INFORMATION Start Marker

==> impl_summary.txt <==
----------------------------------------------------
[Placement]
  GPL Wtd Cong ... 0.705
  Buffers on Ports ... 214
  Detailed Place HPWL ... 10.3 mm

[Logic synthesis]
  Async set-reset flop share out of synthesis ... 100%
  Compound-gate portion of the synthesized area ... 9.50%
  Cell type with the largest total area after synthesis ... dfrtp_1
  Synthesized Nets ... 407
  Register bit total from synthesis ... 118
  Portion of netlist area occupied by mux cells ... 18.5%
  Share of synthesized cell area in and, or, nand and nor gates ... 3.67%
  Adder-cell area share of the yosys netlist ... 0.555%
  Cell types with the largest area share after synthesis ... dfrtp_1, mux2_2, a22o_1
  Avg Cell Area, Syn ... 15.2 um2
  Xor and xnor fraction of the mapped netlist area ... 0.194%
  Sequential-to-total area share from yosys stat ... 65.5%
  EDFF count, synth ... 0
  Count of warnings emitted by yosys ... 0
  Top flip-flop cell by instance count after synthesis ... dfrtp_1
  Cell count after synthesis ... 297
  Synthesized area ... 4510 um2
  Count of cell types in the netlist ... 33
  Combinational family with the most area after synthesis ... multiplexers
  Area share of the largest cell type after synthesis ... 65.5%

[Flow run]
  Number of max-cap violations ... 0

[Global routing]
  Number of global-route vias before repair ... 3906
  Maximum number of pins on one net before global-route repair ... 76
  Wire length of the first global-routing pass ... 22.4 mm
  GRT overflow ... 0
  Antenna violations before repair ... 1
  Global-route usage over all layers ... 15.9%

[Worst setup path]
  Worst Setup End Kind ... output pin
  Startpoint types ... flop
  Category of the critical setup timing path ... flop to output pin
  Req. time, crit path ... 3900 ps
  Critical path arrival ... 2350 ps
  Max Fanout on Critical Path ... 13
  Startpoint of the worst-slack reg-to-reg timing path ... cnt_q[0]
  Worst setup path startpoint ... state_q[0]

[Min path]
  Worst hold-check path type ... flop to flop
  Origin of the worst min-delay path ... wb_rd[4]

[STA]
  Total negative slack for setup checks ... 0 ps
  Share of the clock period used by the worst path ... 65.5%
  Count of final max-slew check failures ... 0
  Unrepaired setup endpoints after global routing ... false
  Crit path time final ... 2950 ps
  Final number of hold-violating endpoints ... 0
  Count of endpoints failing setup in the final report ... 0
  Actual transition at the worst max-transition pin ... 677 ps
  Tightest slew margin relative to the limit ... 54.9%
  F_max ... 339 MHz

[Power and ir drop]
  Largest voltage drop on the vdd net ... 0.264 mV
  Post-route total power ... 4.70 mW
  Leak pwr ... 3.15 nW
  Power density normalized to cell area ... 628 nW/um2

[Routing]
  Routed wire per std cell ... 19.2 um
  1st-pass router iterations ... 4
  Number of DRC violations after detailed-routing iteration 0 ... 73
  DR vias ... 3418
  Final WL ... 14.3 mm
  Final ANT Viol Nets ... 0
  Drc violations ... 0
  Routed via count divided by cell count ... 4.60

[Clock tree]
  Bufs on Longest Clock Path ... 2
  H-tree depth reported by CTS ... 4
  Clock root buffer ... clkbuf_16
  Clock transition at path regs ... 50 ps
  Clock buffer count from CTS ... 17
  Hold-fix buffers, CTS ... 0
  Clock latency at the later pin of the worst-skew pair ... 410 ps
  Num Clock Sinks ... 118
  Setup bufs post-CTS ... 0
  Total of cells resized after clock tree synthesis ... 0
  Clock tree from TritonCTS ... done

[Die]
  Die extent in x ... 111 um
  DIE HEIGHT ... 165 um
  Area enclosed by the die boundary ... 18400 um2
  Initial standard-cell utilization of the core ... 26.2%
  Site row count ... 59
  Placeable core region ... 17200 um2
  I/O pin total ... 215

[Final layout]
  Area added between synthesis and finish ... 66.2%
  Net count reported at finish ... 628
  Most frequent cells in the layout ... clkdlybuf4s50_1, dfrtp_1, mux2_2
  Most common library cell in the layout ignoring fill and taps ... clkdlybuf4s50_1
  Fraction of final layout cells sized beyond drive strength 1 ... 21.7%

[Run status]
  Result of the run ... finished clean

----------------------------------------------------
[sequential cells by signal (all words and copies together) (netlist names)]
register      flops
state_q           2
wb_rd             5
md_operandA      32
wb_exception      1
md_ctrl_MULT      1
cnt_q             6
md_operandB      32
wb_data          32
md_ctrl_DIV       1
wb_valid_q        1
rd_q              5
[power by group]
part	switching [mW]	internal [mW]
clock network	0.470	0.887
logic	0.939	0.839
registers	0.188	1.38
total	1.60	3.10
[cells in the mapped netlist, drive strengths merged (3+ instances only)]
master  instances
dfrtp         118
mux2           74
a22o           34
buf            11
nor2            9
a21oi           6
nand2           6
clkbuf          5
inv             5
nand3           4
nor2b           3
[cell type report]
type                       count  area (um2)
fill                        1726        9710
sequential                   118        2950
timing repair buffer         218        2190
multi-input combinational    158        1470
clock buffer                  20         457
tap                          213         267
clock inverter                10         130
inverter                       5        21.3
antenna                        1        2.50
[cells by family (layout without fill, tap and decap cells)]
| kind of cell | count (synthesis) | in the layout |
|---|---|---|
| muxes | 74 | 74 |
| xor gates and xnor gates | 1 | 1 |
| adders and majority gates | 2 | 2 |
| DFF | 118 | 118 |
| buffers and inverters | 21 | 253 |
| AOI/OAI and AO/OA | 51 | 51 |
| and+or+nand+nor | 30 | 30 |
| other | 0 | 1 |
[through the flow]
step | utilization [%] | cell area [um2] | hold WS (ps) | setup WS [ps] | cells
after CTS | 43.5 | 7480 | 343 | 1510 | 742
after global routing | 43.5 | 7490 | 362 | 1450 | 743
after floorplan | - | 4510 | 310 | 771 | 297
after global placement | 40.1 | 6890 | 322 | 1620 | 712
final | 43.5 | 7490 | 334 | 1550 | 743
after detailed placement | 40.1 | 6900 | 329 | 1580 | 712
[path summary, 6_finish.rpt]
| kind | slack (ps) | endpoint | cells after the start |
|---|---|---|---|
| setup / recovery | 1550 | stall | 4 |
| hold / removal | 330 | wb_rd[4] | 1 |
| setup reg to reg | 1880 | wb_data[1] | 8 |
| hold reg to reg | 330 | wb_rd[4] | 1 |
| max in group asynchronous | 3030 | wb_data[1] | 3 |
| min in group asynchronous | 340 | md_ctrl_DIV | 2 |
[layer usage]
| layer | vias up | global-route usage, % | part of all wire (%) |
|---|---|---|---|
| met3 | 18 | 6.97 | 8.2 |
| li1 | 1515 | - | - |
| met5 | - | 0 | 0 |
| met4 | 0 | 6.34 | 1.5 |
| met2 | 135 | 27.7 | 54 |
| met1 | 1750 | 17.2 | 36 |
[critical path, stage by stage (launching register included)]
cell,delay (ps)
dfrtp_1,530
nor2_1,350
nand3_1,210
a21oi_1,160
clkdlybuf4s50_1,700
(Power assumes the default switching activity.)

INFORMATION End Marker
INFORMATION Start Marker

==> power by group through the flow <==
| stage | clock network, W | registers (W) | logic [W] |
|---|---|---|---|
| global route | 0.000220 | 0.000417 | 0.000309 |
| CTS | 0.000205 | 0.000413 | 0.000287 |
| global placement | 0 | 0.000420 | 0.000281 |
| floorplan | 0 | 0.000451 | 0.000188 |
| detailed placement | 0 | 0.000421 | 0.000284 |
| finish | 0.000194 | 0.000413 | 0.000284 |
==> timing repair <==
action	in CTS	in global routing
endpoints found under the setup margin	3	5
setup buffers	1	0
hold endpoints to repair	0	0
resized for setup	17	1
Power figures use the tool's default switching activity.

INFORMATION End Marker
INFORMATION Start Marker

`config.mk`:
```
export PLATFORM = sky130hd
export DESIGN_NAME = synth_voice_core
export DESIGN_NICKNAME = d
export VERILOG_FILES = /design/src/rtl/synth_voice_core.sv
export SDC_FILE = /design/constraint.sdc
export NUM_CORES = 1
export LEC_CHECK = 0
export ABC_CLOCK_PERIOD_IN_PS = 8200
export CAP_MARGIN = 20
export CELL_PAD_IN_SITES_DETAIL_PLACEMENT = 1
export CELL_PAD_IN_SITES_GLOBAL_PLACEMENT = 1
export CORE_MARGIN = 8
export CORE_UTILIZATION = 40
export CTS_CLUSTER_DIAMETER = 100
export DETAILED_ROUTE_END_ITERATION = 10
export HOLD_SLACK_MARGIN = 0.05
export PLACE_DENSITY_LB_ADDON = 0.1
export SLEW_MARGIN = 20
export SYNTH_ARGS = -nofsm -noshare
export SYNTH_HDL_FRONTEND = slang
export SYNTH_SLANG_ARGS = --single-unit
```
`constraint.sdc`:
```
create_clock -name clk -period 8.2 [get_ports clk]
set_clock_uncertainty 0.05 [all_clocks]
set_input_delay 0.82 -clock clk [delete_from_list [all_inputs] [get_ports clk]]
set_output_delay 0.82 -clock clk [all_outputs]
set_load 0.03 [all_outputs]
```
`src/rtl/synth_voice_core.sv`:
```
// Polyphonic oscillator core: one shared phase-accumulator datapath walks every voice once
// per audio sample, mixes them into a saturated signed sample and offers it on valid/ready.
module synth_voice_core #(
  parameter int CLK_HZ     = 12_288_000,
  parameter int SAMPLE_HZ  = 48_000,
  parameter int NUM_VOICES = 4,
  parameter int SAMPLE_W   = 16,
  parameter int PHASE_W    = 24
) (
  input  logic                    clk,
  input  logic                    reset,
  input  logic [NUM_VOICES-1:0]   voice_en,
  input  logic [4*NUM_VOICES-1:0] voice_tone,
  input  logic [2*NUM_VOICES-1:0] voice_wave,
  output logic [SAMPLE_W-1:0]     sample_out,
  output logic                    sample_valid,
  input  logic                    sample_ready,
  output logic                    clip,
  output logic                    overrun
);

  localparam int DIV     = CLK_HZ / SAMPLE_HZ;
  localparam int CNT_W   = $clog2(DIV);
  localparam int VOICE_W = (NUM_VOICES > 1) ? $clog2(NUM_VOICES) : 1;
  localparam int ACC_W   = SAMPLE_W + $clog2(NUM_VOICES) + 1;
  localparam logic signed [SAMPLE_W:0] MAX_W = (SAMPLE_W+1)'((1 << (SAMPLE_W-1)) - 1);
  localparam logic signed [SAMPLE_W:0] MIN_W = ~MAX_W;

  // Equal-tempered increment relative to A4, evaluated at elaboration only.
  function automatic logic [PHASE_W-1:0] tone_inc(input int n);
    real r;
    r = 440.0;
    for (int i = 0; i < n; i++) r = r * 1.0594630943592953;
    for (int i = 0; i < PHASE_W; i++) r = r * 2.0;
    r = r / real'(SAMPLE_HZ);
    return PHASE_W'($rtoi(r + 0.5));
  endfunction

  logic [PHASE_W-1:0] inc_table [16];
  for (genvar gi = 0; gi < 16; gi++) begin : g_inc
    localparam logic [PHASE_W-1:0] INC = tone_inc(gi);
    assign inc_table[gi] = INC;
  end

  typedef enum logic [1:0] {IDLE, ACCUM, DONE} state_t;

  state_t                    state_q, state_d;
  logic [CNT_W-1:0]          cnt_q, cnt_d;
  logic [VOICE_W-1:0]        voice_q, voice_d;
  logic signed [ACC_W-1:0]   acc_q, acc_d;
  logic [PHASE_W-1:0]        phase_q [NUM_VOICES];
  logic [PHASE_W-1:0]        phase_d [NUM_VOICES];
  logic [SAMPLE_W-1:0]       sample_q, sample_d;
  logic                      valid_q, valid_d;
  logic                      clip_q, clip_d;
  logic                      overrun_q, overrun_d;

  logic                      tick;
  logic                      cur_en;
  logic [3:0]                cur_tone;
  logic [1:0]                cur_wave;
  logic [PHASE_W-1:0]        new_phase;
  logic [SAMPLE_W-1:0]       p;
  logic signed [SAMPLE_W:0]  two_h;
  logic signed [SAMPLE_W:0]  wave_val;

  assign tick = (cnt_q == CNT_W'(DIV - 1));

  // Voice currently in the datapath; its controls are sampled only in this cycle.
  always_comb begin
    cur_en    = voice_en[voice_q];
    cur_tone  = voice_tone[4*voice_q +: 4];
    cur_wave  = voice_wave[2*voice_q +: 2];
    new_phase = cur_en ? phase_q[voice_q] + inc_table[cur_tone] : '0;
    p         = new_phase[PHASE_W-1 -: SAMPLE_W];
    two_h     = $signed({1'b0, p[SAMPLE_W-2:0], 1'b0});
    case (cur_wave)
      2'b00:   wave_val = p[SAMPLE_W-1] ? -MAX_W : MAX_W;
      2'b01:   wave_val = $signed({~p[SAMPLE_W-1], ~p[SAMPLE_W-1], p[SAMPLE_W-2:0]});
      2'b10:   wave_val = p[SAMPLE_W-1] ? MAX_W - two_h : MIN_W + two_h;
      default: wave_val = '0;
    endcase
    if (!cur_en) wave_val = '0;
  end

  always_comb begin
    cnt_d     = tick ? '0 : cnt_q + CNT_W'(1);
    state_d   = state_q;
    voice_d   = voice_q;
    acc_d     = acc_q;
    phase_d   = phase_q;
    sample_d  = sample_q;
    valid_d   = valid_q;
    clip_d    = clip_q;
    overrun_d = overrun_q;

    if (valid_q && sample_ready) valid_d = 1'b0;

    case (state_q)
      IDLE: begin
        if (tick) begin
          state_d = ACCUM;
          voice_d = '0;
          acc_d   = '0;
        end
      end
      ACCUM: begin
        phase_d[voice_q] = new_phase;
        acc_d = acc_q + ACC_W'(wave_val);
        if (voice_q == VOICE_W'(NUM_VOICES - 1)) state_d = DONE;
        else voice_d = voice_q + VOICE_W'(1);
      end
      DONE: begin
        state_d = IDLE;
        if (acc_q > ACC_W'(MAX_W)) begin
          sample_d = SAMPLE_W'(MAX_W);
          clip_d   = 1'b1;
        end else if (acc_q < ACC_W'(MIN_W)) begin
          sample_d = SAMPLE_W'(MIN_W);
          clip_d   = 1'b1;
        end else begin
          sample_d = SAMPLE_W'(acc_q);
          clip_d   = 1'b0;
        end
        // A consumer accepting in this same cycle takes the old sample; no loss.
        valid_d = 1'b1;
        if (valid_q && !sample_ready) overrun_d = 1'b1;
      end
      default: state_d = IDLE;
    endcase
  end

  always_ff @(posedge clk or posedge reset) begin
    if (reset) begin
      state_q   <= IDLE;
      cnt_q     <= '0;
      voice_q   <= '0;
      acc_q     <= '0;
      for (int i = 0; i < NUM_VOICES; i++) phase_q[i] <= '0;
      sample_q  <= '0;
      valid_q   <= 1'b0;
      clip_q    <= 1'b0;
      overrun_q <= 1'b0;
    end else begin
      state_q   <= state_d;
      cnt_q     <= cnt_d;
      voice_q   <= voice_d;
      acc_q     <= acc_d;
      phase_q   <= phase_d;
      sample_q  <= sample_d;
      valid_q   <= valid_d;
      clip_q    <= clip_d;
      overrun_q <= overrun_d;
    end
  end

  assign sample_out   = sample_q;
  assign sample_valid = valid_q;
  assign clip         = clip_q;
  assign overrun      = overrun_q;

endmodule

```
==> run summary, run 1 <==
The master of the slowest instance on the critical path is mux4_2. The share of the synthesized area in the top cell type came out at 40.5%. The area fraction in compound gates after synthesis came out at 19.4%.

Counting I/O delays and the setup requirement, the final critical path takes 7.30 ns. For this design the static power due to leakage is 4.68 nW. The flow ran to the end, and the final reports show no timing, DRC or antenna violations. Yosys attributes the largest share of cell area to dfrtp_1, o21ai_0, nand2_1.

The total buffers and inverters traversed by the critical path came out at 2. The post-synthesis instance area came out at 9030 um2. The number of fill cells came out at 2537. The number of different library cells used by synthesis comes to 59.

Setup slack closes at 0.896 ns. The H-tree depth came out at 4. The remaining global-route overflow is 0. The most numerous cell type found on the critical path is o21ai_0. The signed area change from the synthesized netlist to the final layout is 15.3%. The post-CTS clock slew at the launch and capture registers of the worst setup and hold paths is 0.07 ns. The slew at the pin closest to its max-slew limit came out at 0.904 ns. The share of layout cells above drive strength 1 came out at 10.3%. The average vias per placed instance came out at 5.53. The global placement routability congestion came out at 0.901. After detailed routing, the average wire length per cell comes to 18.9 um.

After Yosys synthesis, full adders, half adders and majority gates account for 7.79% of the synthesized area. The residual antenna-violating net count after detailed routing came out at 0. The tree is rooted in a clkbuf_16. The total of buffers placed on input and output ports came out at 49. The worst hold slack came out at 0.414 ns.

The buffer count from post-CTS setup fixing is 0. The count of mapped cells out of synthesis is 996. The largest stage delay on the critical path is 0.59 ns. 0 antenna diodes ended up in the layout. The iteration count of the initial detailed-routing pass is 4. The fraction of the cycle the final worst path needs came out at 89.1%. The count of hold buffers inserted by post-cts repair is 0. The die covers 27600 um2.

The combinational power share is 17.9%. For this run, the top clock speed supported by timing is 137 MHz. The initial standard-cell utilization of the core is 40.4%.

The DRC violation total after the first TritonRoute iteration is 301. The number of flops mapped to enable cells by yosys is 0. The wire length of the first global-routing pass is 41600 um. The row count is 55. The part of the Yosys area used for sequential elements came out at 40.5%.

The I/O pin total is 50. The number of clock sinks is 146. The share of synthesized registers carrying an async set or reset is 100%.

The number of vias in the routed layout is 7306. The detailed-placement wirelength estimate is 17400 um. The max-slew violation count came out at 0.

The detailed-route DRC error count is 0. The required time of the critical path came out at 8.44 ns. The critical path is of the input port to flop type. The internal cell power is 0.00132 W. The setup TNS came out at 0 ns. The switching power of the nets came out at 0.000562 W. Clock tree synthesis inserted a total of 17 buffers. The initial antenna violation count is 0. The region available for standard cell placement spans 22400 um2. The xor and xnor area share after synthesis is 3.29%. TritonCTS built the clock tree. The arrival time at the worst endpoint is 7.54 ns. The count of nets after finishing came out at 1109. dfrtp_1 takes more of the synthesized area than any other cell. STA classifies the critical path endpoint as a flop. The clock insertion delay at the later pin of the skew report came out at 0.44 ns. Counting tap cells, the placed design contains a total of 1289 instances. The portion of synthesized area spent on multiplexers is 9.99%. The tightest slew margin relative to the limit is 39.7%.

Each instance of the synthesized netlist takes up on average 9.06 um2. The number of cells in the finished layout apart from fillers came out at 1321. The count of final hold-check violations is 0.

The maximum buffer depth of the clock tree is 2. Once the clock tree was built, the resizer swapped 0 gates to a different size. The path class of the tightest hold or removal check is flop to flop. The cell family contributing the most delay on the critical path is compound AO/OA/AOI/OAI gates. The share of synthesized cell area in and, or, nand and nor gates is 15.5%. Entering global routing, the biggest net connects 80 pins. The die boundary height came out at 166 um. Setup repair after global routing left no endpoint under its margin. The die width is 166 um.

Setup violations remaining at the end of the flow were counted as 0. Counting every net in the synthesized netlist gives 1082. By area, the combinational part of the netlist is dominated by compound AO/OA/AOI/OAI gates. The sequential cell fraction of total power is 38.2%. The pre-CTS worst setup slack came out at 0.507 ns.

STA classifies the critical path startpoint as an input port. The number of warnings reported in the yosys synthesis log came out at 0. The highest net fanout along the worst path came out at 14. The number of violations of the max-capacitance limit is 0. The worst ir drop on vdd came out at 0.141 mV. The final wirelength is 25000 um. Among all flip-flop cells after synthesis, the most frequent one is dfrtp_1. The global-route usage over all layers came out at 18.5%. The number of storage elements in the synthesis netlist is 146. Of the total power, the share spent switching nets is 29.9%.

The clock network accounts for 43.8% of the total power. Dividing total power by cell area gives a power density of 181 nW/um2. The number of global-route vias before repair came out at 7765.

INFORMATION End Marker

PROBLEM REQUIREMENTS:
Working from the material above, retype exactly the lines from the one with "after detailed placement" through the one with "(Power assumes the", both included, and only those lines.

EXERCISE RESPONSE:
after detailed placement | 40.1 | 6900 | 329 | 1580 | 712
[path summary, 6_finish.rpt]
| kind | slack (ps) | endpoint | cells after the start |
|---|---|---|---|
| setup / recovery | 1550 | stall | 4 |
| hold / removal | 330 | wb_rd[4] | 1 |
| setup reg to reg | 1880 | wb_data[1] | 8 |
| hold reg to reg | 330 | wb_rd[4] | 1 |
| max in group asynchronous | 3030 | wb_data[1] | 3 |
| min in group asynchronous | 340 | md_ctrl_DIV | 2 |
[layer usage]
| layer | vias up | global-route usage, % | part of all wire (%) |
|---|---|---|---|
| met3 | 18 | 6.97 | 8.2 |
| li1 | 1515 | - | - |
| met5 | - | 0 | 0 |
| met4 | 0 | 6.34 | 1.5 |
| met2 | 135 | 27.7 | 54 |
| met1 | 1750 | 17.2 | 36 |
[critical path, stage by stage (launching register included)]
cell,delay (ps)
dfrtp_1,530
nor2_1,350
nand3_1,210
a21oi_1,160
clkdlybuf4s50_1,700
(Power assumes the default switching activity.)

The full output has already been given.